1st President of Serbia as President of the Presidency of SR Serbia
- In office 6 May 1969 – 19 April 1974
- Preceded by: Miloš Minić
- Succeeded by: Živan Vasiljević
- In office 6 May 1974 – 5 May 1978
- Preceded by: Živan Vasiljević
- Succeeded by: Dobrivoje Vidić

President of the Assembly of Yugoslavia
- In office 1978–1982
- Preceded by: Kiro Gligorov
- Succeeded by: Raif Dizdarević

President of the Presidency of the LCY Central Committee
- In office 30 June 1983 – 26 June 1984
- Preceded by: Mitja Ribičič
- Succeeded by: Ali Šukrija

Personal details
- Born: 28 June 1920 Popović, Kingdom of SCS
- Died: 20 April 2005 (aged 84) Belgrade, Serbia and Montenegro
- Party: Communist Party of Yugoslavia
- Spouse: Božidarka "Kika" Damnjanović-Marković

= Dragoslav Marković =

Serbian politician (1920–2005)

Dragoslav "Draža" Marković (Serbian: Драгослав Дража Марковић; 28 June 1920 – 20 April 2005) was a Serbian communist politician, serving as President and Prime Minister of Serbia.

== Biography ==
He was born in 1920, in the village of Popović near Sopot. His parents Milorad "Mića" and Anka, were teachers who had three other children.

He finished elementary school in his native village and then went to Belgrade to attend the Third Belgrade Gymnasium. Under the influence of his left-wing father and brother Moma, who was already one of the leaders of the party organization at the Faculty of Medicine, he joined the youth revolutionary movement. In 1937, as a pupil of the eighth grade of the gymnasium, he was arrested for communist activity. After three weeks in custody, he was expelled from school. He moved to Pančevo where he finished eighth grade and graduated. After finishing high school, he enrolled at the Faculty of Medicine in Belgrade.

During the Second World War, he fought as a member of the Partisans.

In 1958, he became the Education Secretary in the Executive Council of the Socialist Republic of Serbia, and in 1960, he was elected a member of the Executive Committee of the Central Committee of the SR of Serbia.

From 1963 to 1967, he acted as Ambassador of Yugoslavia to Bulgaria. From 1967 to 1969, he was the President of the Republic Council of the Assembly of Serbia, and the President of the Constitutional Commission of Serbia.

From 1969 to 1974, he was the President of the Assembly of Serbia.

From 1971 to 1974, he was also a member of the first Presidency of Yugoslavia.

When in 1974, in accordance with the new Constitution, the function of the President of the Presidency of the Republic of Serbia was introduced, he was the first to perform this duty (from 1974 to 1978).

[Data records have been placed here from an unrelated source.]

## config.mk

```make
export PLATFORM = sky130hd
export DESIGN_NAME = vga_plotter
export DESIGN_NICKNAME = d
export VERILOG_FILES = /design/src/rtl/vga_plotter_pkg.sv /design/src/rtl/vga_plotter_fifo.sv /design/src/rtl/vga_plotter.sv
export SDC_FILE = /design/constraint.sdc
export NUM_CORES = 1
export LEC_CHECK = 0
export CAP_MARGIN = 20
export CORE_MARGIN = 2
export CORE_UTILIZATION = 37
export CTS_CLUSTER_SIZE = 10
export DETAILED_ROUTE_END_ITERATION = 10
export SYNTH_ARGS = -nofsm -noshare
export SYNTH_HDL_FRONTEND = slang
export SYNTH_SLANG_ARGS = --single-unit
```

## constraint.sdc

```tcl
create_clock -name clk -period 2.55 [get_ports clk]
set_input_delay 0.6375 -clock clk [delete_from_list [all_inputs] [get_ports clk]]
set_output_delay 0.6375 -clock clk [all_outputs]
set_load 0.1 [all_outputs]
```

He was the President of the Assembly of Yugoslavia from 1978 to 1982, and President of the Presidency of the Central Committee of the League of Communists of Yugoslavia from 1983 to 1984.

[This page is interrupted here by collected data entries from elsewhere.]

--- src/rtl/interrupt_sequencer_pkg.sv ---
// Shared types, vector constants and the level-to-mask helper for the interrupt sequencer.
// Nesting depth follows INT_SEQ_NEST_EN (defined: 3-deep stack, undefined: single context).
package interrupt_sequencer_pkg;

    typedef enum logic [2:0] {
        ST_IDLE    = 3'd0,
        ST_DRAIN   = 3'd1,
        ST_SAVE    = 3'd2,
        ST_VECTOR  = 3'd3,
        ST_RESTORE = 3'd4,
        ST_RESUME  = 3'd5
    } state_e;

    localparam logic [31:0] VEC_BASE   = 32'h0000_1000;
    localparam logic [31:0] VEC_STRIDE = 32'h0000_0010;

`ifdef INT_SEQ_NEST_EN
    localparam int MAXD = 3;
`else
    localparam int MAXD = 1;
`endif
    localparam logic [1:0] MAXD_D = 2'(MAXD);

    // Level 0 shifts by 3 and yields an empty mask.
    function automatic logic [2:0] onehot(input logic [1:0] l);
        return 3'b001 << (l - 2'd1);
    endfunction

endpackage

--- src/rtl/interrupt_sequencer_int_ctx_stack.sv ---
// LIFO of saved interrupt contexts {level, EPC}, MAXD entries deep.
// Held as one shift vector with the top entry in the low bits.
module interrupt_sequencer_int_ctx_stack
    import interrupt_sequencer_pkg::*;
(
    input  logic        clk,
    input  logic        rst_n,
    input  logic        push,
    input  logic        pop,
    input  logic [1:0]  push_lvl,
    input  logic [31:0] push_epc,
    output logic [1:0]  top_lvl,
    output logic [31:0] top_epc,
    output logic [1:0]  depth
);

    localparam int CW = 34;
    localparam int SW = MAXD * CW;

    logic [SW-1:0] stk_q, stk_d;
    logic [1:0]    depth_q, depth_d;

    always_comb begin
        stk_d   = stk_q;
        depth_d = depth_q;
        if (push) begin
            stk_d   = (stk_q << CW) | SW'({push_lvl, push_epc});
            depth_d = depth_q + 2'd1;
        end else if (pop) begin
            stk_d   = stk_q >> CW;
            depth_d = depth_q - 2'd1;
        end
    end

    always_ff @(posedge clk or negedge rst_n) begin
        if (!rst_n) begin
            stk_q   <= '0;
            depth_q <= 2'd0;
        end else begin
            stk_q   <= stk_d;
            depth_q <= depth_d;
        end
    end

    assign {top_lvl, top_epc} = stk_q[CW-1:0];
    assign depth              = depth_q;

endmodule

--- src/rtl/interrupt_sequencer.sv ---
// Sequences interrupt entry/return around the coprocessor; sole driver of its write strobes.
// INT_SEQ_NEST_EN enables nested handlers (IE re-enabled in VECTOR, EPC rewrite on RESUME).
//
// state   | meaning
// IDLE    | waiting for eret or an accepted interrupt request
// DRAIN   | stalled, waiting for pipe_idle
// SAVE    | write IRS/IE/EPC, push context
// VECTOR  | redirect fetch to the level's handler
// RESTORE | clear the level's IRS bit, pop context
// RESUME  | redirect fetch to the popped EPC, re-enable IE
module interrupt_sequencer
    import interrupt_sequencer_pkg::*;
(
    input  logic        clk,
    input  logic        rst_n,
    input  logic        en,
    input  logic        int_req,
    input  logic [1:0]  ints,
    input  logic        eret,
    input  logic        pipe_idle,
    input  logic [31:0] pc_next,
    output logic        stall,
    output logic        flush,
    output logic        redirect,
    output logic [31:0] redirect_pc,
    output logic        irs_set_en,
    output logic        irs_clr_en,
    output logic [2:0]  irs_w_mask,
    output logic        ie_w_en,
    output logic        ie_w_data,
    output logic        epc_w_en,
    output logic [31:0] epc_w_data,
    output logic [1:0]  depth,
    output logic        eret_err
);

    state_e      state_q, state_d;
    logic [1:0]  lvl_q, lvl_d;
    logic [31:0] pc_save_q, pc_save_d;
    logic        eret_err_q, eret_err_d;

    logic [1:0]  top_lvl;
    logic [31:0] top_epc;
    logic [1:0]  depth_w;

    logic        stall_s, flush_s, redirect_s, irs_set_s, irs_clr_s;
    logic        ie_en_s, ie_data_s, epc_en_s;
    logic [2:0]  mask_s;
    logic [31:0] rpc_s, epc_data_s;

    interrupt_sequencer_int_ctx_stack u_stack (
        .clk      (clk),
        .rst_n    (rst_n),
        .push     (en && (state_q == ST_SAVE)),
        .pop      (en && (state_q == ST_RESTORE)),
        .push_lvl (lvl_q),
        .push_epc (pc_save_q),
        .top_lvl  (top_lvl),
        .top_epc  (top_epc),
        .depth    (depth_w)
    );

    always_comb begin
        state_d    = state_q;
        lvl_d      = lvl_q;
        pc_save_d  = pc_save_q;
        eret_err_d = 1'b0;
        if (en) begin
            case (state_q)
                ST_IDLE: begin
                    if (eret) begin
                        if (depth_w != 2'd0) state_d = ST_RESTORE;
                        else                 eret_err_d = 1'b1;
                    end else if (int_req && (ints != 2'd0) && (depth_w < MAXD_D)) begin
                        state_d   = ST_DRAIN;
                        lvl_d     = ints;
                        pc_save_d = pc_next;
                    end
                end
                ST_DRAIN:   if (pipe_idle) state_d = ST_SAVE;
                ST_SAVE:    state_d = ST_VECTOR;
                ST_VECTOR:  state_d = ST_IDLE;
                // Keep the popped context so RESUME can redirect after the stack moves.
                ST_RESTORE: begin
                    state_d   = ST_RESUME;
                    lvl_d     = top_lvl;
                    pc_save_d = top_epc;
                end
                ST_RESUME:  state_d = ST_IDLE;
                default:    state_d = ST_IDLE;
            endcase
        end
    end

    always_ff @(posedge clk or negedge rst_n) begin
        if (!rst_n) begin
            state_q    <= ST_IDLE;
            lvl_q      <= 2'd0;
            pc_save_q  <= 32'd0;
            eret_err_q <= 1'b0;
        end else begin
            state_q    <= state_d;
            lvl_q      <= lvl_d;
            pc_save_q  <= pc_save_d;
            eret_err_q <= eret_err_d;
        end
    end

    always_comb begin
        stall_s    = 1'b0;
        flush_s    = 1'b0;
        redirect_s = 1'b0;
        rpc_s      = 32'd0;
        irs_set_s  = 1'b0;
        irs_clr_s  = 1'b0;
        mask_s     = 3'b000;
        ie_en_s    = 1'b0;
        ie_data_s  = 1'b0;
        epc_en_s   = 1'b0;
        epc_data_s = 32'd0;
        case (state_q)
            ST_DRAIN: stall_s = 1'b1;
            ST_SAVE: begin
                stall_s    = 1'b1;
                irs_set_s  = 1'b1;
                mask_s     = onehot(lvl_q);
                ie_en_s    = 1'b1;
                epc_en_s   = 1'b1;
                epc_data_s = pc_save_q;
            end
            ST_VECTOR: begin
                redirect_s = 1'b1;
                flush_s    = 1'b1;
                rpc_s      = VEC_BASE + (32'(lvl_q) * VEC_STRIDE);
`ifdef INT_SEQ_NEST_EN
                ie_en_s    = 1'b1;
                ie_data_s  = 1'b1;
`endif
            end
            ST_RESTORE: begin
                stall_s   = 1'b1;
                irs_clr_s = 1'b1;
                mask_s    = ~onehot(top_lvl);
            end
            ST_RESUME: begin
                redirect_s = 1'b1;
                flush_s    = 1'b1;
                rpc_s      = pc_save_q;
                ie_en_s    = 1'b1;
                ie_data_s  = 1'b1;
`ifdef INT_SEQ_NEST_EN
                // Outer handler's EPC goes back into the coprocessor for its own ERET.
                if (depth_w != 2'd0) begin
                    epc_en_s   = 1'b1;
                    epc_data_s = top_epc;
                end
`endif
            end
            default: ;
        endcase
    end

    assign stall       = stall_s;
    assign flush       = en & flush_s;
    assign redirect    = en & redirect_s;
    assign redirect_pc = en ? rpc_s : 32'd0;
    assign irs_set_en  = en & irs_set_s;
    assign irs_clr_en  = en & irs_clr_s;
    assign irs_w_mask  = en ? mask_s : 3'b000;
    assign ie_w_en     = en & ie_en_s;
    assign ie_w_data   = en & ie_data_s;
    assign epc_w_en    = en & epc_en_s;
    assign epc_w_data  = en ? epc_data_s : 32'd0;
    assign depth       = en ? depth_w : 2'd0;
    assign eret_err    = en & eret_err_q;

endmodule

--- config.mk ---
export PLATFORM = sky130hd
export DESIGN_NAME = interrupt_sequencer
export DESIGN_NICKNAME = d
export VERILOG_FILES = /design/src/rtl/interrupt_sequencer_pkg.sv /design/src/rtl/interrupt_sequencer_int_ctx_stack.sv /design/src/rtl/interrupt_sequencer.sv
export SDC_FILE = /design/constraint.sdc
export NUM_CORES = 1
export LEC_CHECK = 0
export ABC_AREA = 1
export BUFFER_PORTS_ARGS = -buffer_cell sky130_fd_sc_hd__buf_4
export CAP_MARGIN = 20
export CORE_UTILIZATION = 35
export CTS_BUF_LIST = sky130_fd_sc_hd__clkbuf_16
export DETAILED_ROUTE_END_ITERATION = 10
export MAX_ROUTING_LAYER = met4
export SLEW_MARGIN = 20
export SYNTH_ARGS = -nofsm -noshare
export SYNTH_HDL_FRONTEND = slang
export SYNTH_SLANG_ARGS = --single-unit
--- constraint.sdc ---
create_clock -name clk -period 3.15 [get_ports clk]
set_input_delay 0.4725 -clock clk [delete_from_list [all_inputs] [get_ports clk]]
set_output_delay 0.4725 -clock clk [all_outputs]
set_load 0.02 [all_outputs]
==> impl_metrics.ini <==
[pwr]
switchingPower_uw = 1649
leakagePower_uw = 0.002597
power_density_mw_per_mm2 = 842.8
clkPwrFrac_pct = 23.0
pwr-share-comb_pct = 41.2
peakVddDrop_mv = 0.3007
internal_power_uw = 2500
seq_power_share_pct = 35.9
switching_share_pct = 39.75

[place]
post-dp-hpwl_um = 6110
place.gp.congestion = 0.7964
post_dp_cell_area_mm2 = 0.004651
portBuffers = 117

[global_route]
grt_pass1_vias = 3390
grt_max_degree = 75
grt_pass1_wl_um = 15850
grt_usage_pct = 18.27
overflow = 0
antenna_found_initial = 0

[cts]
numCtsBuffers = 9
cts.sinks = 74
cts_resized = 0
clkSlewWorstSetupHoldPaths_ps = 60
htreeDepth = 3
clock_path_buffers = 2
ctsHoldBuffers = 0
cts_setup_buffers = 0
cts_tree = done
cts-root-buf = clkbuf_16
insertion_delay_ps = 320

[drt]
postRouteAntennaNets = 0
routed_wl_um = 9452
remaining_drc_errors = 0
vias = 3475
drt_iter0_drc = 236
routedWlPerCell_um = 12.97
vias_per_cell = 4.767
drtPass1Iterations = 6

[cells_and_area]
drive_above_1_share_pct = 24.45
stdcell_area_mm2 = 0.004923
fillers = 1031
antennaDiodeCount = 0
fin_nets = 631
layout_common_cells = buf_4 (121), nand2_1 (94), inv_1 (84)
layout_commonest_cell = buf_4
syn2layout_area_growth_pct = 31.25

[critical_path]
r2r_slack_ps = 1020
crit_required_ps = 2680
cp_max_fo = 19
crit_type = reg -> out
critPathCaptureType = output pin
startpoint_type = register
critPathArrivalTime_ps = 2160

[logic_synthesis]
synth_warnings = 0
synthesis.nets = 529
synth_top_cell_by_area = dfrtp_1
ys_seq_area_share_pct = 49.37
avgSynthCellArea_um2 = 7.687
yosysUniqueCellTypes = 22
synth_cells = 488
yosysTopAreaCellShare_pct = 49.37
synth_seq_cells = 74
syn_area_mm2 = 0.003751
ys_top_cells_by_area = dfrtp_1 (49%), nand2_1 (9.4%), inv_1 (8.4%)

[floorplanning]
core_region_area_mm2 = 0.01037
rows = 37
die_w_um = 105.5
io_pins = 118
start_util_pct = 36.17
dieArea_mm2 = 0.01114
dieHeight_um = 105.5

[timing]
slew_violations = 0
hold_viol_final = 0
worst_pin_slew_ps = 943.1
fin_crit_sh_pct = 83.55
fin_worst_skew_ps = 7.015
relSlewSlack_pct = 37.12
fin_crit_ps = 2632
rsz0062_at_grt = no
fin_tns_setup_ps = 0
finalSetupViolCount = 0
fmax_mhz = 380.0

[worst_hold_path]
min_path_type = in -> async

[job]
cap_violations = 0

[outcome]
status = finished clean
==> power by group through the flow <==
stage          logic (µW)  clock network [µW]  registers, µW
4_1_cts              1730                 973           1490
2_1_floorplan        1270                   0           1470
3_3_place_gp         1670                   0           1490
3_5_place_dp         1710                   0           1500
6_report             1710                 953           1490
5_1_grt              1950                1020           1530
==> through the flow <==
step | total power (µW) | setup slack, ps | utilization (%) | std cells | hold WS (ps)
global route | 4494 | 345.9 | 47.48 | 729 | 373.6
finish | 4150 | 518.3 | 47.48 | 729 | 276.4
global placement | 3162 | 998.5 | 44.85 | 715 | 491.5
CTS | 4188 | 509.4 | 47.48 | 729 | 345.8
floorplan | 2741 | 1191 | - | 488 | 176.9
detailed placement | 3218 | 867.7 | 44.85 | 715 | 492.9
==> synth_stat cells, drive strengths merged <==
| library cell | instances |
|---|---|
| nor2 | 71 |
| clkbuf | 9 |
| o22ai | 36 |
| buf | 21 |
| xor2 | 1 |
| inv | 85 |
| nor3 | 2 |
| o21ai | 71 |
| nand3 | 13 |
| dfrtp | 74 |
| a21oi | 5 |
| nand2 | 99 |
| ha | 1 |
==> flip-flops by register name, summed over array words and instances (netlist names) <==
register       count
pc_save_q         32
state_q            3
u_stack.stk_q     34
eret_err_q         1
lvl_q              2
u_stack.depth      2
==> worst paths after layout <==
check,from,to,cells after the start
worst max-delay path,state_q[2],redirect_pc[23],6
worst min-delay path,rst_n,u_stack.stk_q[6],1
worst max register to register,state_q[0],pc_save_q[29],6
worst min register to register,u_stack.depth[0],u_stack.depth[0],1
max in group asynchronous,rst_n,pc_save_q[31],1
min in group clk,pc_next[22],pc_save_q[22],5
==> cells by family after synthesis <==
| group | count (synthesis) | synth area share [%] |
|---|---|---|
| buffers and inverters | 115 | 13.28 |
| AO/OA/AOI/OAI | 112 | 16.54 |
| AND/OR/NAND/NOR | 185 | 20.25 |
| XOR/XNOR | 1 | 0.2335 |
| flip-flops | 74 | 49.37 |
| adder cells (fa/ha/maj) | 1 | 0.3335 |
==> metal layers <==
| layer | vias to the layer above | global-route usage (%) | wire, µm |
|---|---|---|---|
| li1 | 1732 | - | - |
| met2 | 95 | 29.28 | 4454 |
| met3 | 11 | 2.783 | 482 |
| met1 | 1637 | 23.69 | 4396 |
| met4 | 0 | 6.250 | 119 |
| met5 | - | - | 0 |
==> critical path, stage by stage, from the launching register on <==
cell and delay [ps]:
dfrtp_1 510, inv_1 130, nor3_1 190, nand2_1 360
buf_4 360, nor2_1 140, buf_4 160
==> cell type report <==
| class | instances | area, µm² | share of cell area [%] |
|---|---|---|---|
| Clock inverter | 5 | 47.55 | 0.9657 |
| Multi-Input combinational cell | 299 | 1401 | 28.46 |
| Clock buffer | 9 | 225.2 | 4.574 |
| Sequential cell | 74 | 1852 | 37.61 |
| Timing Repair Buffer | 121 | 908.4 | 18.45 |
| Tap cell | 136 | 170.2 | 3.456 |
| Inverter | 85 | 319.1 | 6.480 |
(Power assumes the default switching activity.)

At the time of the rise of Slobodan Milošević to power, he clashed with his politics and retired soon afterwards, in 1986.

After retirement, he was a member of the Federation Council until its abolition in 1990.

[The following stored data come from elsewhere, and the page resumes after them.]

File: config.mk
export PLATFORM = sky130hd
export DESIGN_NAME = pkt_rr_scheduler
export DESIGN_NICKNAME = d
export VERILOG_FILES = /design/src/rtl/pkt_pkg.sv /design/src/rtl/rr_arbiter.sv /design/src/rtl/pkt_rr_scheduler.sv
export SDC_FILE = /design/constraint.sdc
export NUM_CORES = 1
export LEC_CHECK = 0
export CORE_AREA = 2 2 186 188
export CTS_CLUSTER_SIZE = 10
export DETAILED_ROUTE_END_ITERATION = 8
export DIE_AREA = 0 0 188 190
export GPL_ROUTABILITY_DRIVEN = 0
export PLACE_DENSITY = 0.62
export SETUP_SLACK_MARGIN = 0.2
export SKIP_LAST_GASP = 1
export SLEW_MARGIN = 10
export SYNTH_ARGS = -nofsm -noshare
export SYNTH_HDL_FRONTEND = slang
export SYNTH_SLANG_ARGS = --single-unit
File: constraint.sdc
create_clock -name iclk -period 3.15 [get_ports iclk]
set_input_delay 0.63 -clock iclk [delete_from_list [all_inputs] [get_ports iclk]]
set_output_delay 0.63 -clock iclk [all_outputs]
set_load 0.1 [all_outputs]
File: src/rtl/pkt_pkg.sv
// pkt_pkg: shared types and constants for the packet round-robin scheduler.
package pkt_pkg;
   localparam int PLEN_WIDTH     = 14;
   localparam int MAX_DATA_WIDTH = 512;
   typedef enum logic {IDLE, XFER} state_e;
   typedef struct packed {
      logic                      sop;
      logic                      eop;
      logic                      bad;
      logic [PLEN_WIDTH-1:0]     plen;
      logic [MAX_DATA_WIDTH-1:0] data;
   } beat_t;
endpackage

File: src/rtl/rr_arbiter.sv
// rr_arbiter: combinational round-robin pick of the first requester after last_grant.
module rr_arbiter #(
   parameter  int N  = 4,
   localparam int IW = (N > 1) ? $clog2(N) : 1
) (
   input  logic [N-1:0]  req,
   input  logic [IW-1:0] last_grant,
   output logic          grant_valid,
   output logic [IW-1:0] grant
);
   logic [IW-1:0] idx;
   // Scan farthest-first so the nearest requester after last_grant overrides.
   always_comb begin
      grant_valid = |req;
      grant = '0;
      idx = '0;
      for (int i = N; i >= 1; i--) begin
         idx = IW'((int'(last_grant) + i) % N);
         if (req[idx]) grant = idx;
      end
   end
endmodule

File: src/rtl/pkt_rr_scheduler.sv
// pkt_rr_scheduler: merges per-port packet streams onto one output, packet-atomic round robin.
module pkt_rr_scheduler
   import pkt_pkg::*;
#(
   parameter int NUM_PORTS  = 4,
   parameter int DATA_WIDTH = 64,
   parameter int CNT_WIDTH  = 16
) (
   input  logic                                  iclk,
   input  logic                                  irst_n,
   input  logic [NUM_PORTS-1:0]                  ivalid,
   input  logic [NUM_PORTS-1:0]                  isop,
   input  logic [NUM_PORTS-1:0]                  ieop,
   input  logic [NUM_PORTS-1:0][PLEN_WIDTH-1:0]  iplen,
   input  logic [NUM_PORTS-1:0][DATA_WIDTH-1:0]  idata,
   input  logic [NUM_PORTS-1:0]                  ibad,
   output logic [NUM_PORTS-1:0]                  iready,
   output logic                                  ovalid,
   output logic                                  osop,
   output logic                                  oeop,
   output logic [PLEN_WIDTH-1:0]                 oplen,
   output logic [DATA_WIDTH-1:0]                 odata,
   output logic                                  obad,
   output logic [$clog2(NUM_PORTS)-1:0]          oport,
   input  logic                                  oready,
   output logic [NUM_PORTS-1:0][CNT_WIDTH-1:0]   opkt_cnt,
   output logic                                  ocpu_interrupt
);
   localparam int PW = $clog2(NUM_PORTS);

   state_e                              state_q, state_d;
   logic [PW-1:0]                       grant_q, grant_d, last_q, last_d, port_q, port_d, arb_idx;
   logic                                arb_valid, first_q, first_d, ovalid_q, ovalid_d, irq_q, irq_d;
   logic                                beat_rdy, accept, consume, err_a, err_b, err_c;
   beat_t                               beat_q, beat_d;
   logic [NUM_PORTS-1:0][CNT_WIDTH-1:0] cnt_q, cnt_d;

   rr_arbiter #(.N(NUM_PORTS)) u_arb (
      .req         (ivalid & isop),
      .last_grant  (last_q),
      .grant_valid (arb_valid),
      .grant       (arb_idx)
   );

   assign beat_rdy = ~ovalid_q | oready;
   assign accept   = (state_q == XFER) && ivalid[grant_q] && beat_rdy;
   assign consume  = ovalid_q & oready;

   always_ff @(posedge iclk or negedge irst_n) begin
      if (!irst_n) begin
         state_q  <= IDLE;
         grant_q  <= '0;
         last_q   <= PW'(NUM_PORTS - 1);
         port_q   <= '0;
         first_q  <= 1'b0;
         ovalid_q <= 1'b0;
         irq_q    <= 1'b0;
         beat_q   <= '0;
         cnt_q    <= '0;
      end else begin
         state_q  <= state_d;
         grant_q  <= grant_d;
         last_q   <= last_d;
         port_q   <= port_d;
         first_q  <= first_d;
         ovalid_q <= ovalid_d;
         irq_q    <= irq_d;
         beat_q   <= beat_d;
         cnt_q    <= cnt_d;
      end
   end

   always_comb begin
      state_d = state_q;
      grant_d = grant_q;
      last_d  = last_q;
      if (state_q == IDLE && arb_valid) begin
         state_d = XFER;
         grant_d = arb_idx;
         last_d  = arb_idx;
      end else if (accept && ieop[grant_q]) begin
         state_d = IDLE;
      end
   end

   always_comb begin
      iready = '0;
      if (state_q == XFER) iready[grant_q] = beat_rdy;
   end

   assign err_a = accept & ~first_q & isop[grant_q];
   assign err_b = (state_q == IDLE) && |(ivalid & ~isop);
   assign err_c = accept && isop[grant_q] && (iplen[grant_q] == '0);

   // plen/bad are captured only on the packet's first beat so they persist to EOP.
   always_comb begin
      first_d  = (state_q == IDLE) ? 1'b1 : (accept ? 1'b0 : first_q);
      ovalid_d = accept | (ovalid_q & ~oready);
      port_d   = accept ? grant_q : port_q;
      irq_d    = irq_q | err_a | err_b | err_c;
      beat_d   = beat_q;
      if (accept) begin
         beat_d.sop  = isop[grant_q];
         beat_d.eop  = ieop[grant_q];
         beat_d.data = MAX_DATA_WIDTH'(idata[grant_q]);
         if (first_q) begin
            beat_d.plen = iplen[grant_q];
            beat_d.bad  = ibad[grant_q];
         end
      end
      for (int p = 0; p < NUM_PORTS; p++)
         cnt_d[p] = cnt_q[p] + CNT_WIDTH'(consume && beat_q.eop && port_q == PW'(p));
   end

   assign ovalid         = ovalid_q;
   assign osop           = ovalid_q & beat_q.sop;
   assign oeop           = ovalid_q & beat_q.eop;
   assign obad           = ovalid_q & beat_q.bad;
   assign oplen          = ovalid_q ? beat_q.plen : '0;
   assign odata          = beat_q.data[DATA_WIDTH-1:0];
   assign oport          = port_q;
   assign opkt_cnt       = cnt_q;
   assign ocpu_interrupt = irq_q;
endmodule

In his later years, he was one of the sharper critics of Slobodan Milošević's regime, and of Mirjana Marković, his niece.

He died on 20 April 2005 in Belgrade, where he was cremated and later interred in the Belgrade New Cemetery.

Marković was awarded a number of Yugoslav and foreign awards and decorations, including the Order of the British Empire and Legion of Honour.